▸ **What the exercise asks**:
Read the records below and report each line in which "synthesis" occurs.

▸ **Given entries**:
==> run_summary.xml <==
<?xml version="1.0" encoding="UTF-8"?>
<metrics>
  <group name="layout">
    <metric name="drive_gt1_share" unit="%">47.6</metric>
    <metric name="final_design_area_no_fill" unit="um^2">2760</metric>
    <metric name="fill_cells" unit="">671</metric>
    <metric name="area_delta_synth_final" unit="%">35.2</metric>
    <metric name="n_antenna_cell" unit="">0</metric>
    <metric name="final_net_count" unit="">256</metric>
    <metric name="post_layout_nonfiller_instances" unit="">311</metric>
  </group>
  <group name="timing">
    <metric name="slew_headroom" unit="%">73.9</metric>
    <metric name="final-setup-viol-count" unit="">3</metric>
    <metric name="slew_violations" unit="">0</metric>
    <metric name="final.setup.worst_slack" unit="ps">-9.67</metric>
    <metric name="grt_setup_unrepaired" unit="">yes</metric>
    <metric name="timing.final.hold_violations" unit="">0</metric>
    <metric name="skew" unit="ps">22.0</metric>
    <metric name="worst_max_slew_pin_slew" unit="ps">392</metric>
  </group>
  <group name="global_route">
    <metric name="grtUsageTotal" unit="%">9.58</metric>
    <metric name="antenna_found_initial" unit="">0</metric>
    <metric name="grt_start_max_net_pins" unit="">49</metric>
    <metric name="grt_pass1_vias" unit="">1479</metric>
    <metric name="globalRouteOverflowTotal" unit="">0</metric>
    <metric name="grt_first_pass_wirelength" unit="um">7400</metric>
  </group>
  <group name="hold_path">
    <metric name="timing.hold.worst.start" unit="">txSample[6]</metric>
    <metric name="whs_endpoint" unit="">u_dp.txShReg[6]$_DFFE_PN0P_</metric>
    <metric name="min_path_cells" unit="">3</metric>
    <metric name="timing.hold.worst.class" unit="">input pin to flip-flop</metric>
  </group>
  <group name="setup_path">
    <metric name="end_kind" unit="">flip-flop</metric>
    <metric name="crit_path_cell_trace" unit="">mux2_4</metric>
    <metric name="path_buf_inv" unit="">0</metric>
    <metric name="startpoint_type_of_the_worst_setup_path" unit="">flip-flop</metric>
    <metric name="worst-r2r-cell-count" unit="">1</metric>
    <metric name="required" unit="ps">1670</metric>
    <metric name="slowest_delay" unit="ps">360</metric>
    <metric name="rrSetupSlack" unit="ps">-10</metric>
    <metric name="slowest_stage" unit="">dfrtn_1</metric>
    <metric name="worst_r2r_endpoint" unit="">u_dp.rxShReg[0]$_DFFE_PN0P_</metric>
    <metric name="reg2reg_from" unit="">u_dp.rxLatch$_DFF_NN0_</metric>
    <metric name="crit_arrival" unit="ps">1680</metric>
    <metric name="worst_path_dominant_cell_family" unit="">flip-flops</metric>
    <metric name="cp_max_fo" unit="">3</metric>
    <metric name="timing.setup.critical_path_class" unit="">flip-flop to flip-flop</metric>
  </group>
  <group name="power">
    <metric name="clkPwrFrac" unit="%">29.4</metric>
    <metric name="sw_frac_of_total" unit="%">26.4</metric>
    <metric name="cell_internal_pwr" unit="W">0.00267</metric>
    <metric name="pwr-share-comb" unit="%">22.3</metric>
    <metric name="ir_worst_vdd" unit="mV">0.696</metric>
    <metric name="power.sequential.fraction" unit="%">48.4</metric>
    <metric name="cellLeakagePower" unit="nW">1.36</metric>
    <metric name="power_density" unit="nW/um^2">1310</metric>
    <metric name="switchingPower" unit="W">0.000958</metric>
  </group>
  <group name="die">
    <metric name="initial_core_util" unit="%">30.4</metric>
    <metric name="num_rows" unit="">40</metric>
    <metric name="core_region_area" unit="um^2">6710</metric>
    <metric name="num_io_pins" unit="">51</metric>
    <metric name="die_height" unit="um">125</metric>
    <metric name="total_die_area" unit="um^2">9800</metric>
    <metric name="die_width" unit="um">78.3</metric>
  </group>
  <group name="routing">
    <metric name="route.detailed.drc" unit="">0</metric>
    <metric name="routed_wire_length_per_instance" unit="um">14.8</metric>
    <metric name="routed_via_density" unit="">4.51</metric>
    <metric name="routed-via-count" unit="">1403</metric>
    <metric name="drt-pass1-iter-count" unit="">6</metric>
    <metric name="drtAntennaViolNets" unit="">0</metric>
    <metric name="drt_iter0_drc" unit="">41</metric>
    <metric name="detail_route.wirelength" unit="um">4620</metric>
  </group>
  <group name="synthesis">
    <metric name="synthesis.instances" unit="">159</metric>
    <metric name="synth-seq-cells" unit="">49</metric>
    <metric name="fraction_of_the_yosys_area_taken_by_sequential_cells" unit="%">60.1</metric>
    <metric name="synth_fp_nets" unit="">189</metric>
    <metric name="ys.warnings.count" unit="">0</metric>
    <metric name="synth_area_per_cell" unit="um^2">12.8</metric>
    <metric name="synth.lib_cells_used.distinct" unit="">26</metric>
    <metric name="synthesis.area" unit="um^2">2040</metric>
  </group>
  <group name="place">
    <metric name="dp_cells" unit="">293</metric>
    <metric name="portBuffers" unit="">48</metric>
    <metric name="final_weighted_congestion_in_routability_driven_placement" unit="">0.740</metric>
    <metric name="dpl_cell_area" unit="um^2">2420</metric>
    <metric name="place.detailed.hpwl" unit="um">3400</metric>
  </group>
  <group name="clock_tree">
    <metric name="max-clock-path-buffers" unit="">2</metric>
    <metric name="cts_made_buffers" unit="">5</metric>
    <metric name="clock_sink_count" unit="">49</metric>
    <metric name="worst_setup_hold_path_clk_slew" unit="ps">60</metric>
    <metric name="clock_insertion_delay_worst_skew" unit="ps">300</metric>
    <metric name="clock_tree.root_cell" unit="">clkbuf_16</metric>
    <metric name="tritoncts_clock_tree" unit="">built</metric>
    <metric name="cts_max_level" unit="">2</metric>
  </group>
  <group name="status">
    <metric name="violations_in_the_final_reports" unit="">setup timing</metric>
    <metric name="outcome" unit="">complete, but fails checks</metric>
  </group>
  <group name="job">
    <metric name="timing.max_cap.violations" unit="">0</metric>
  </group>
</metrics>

▸ **Response box**:
  <group name="synthesis">
    <metric name="synthesis.instances" unit="">159</metric>
    <metric name="synthesis.area" unit="um^2">2040</metric>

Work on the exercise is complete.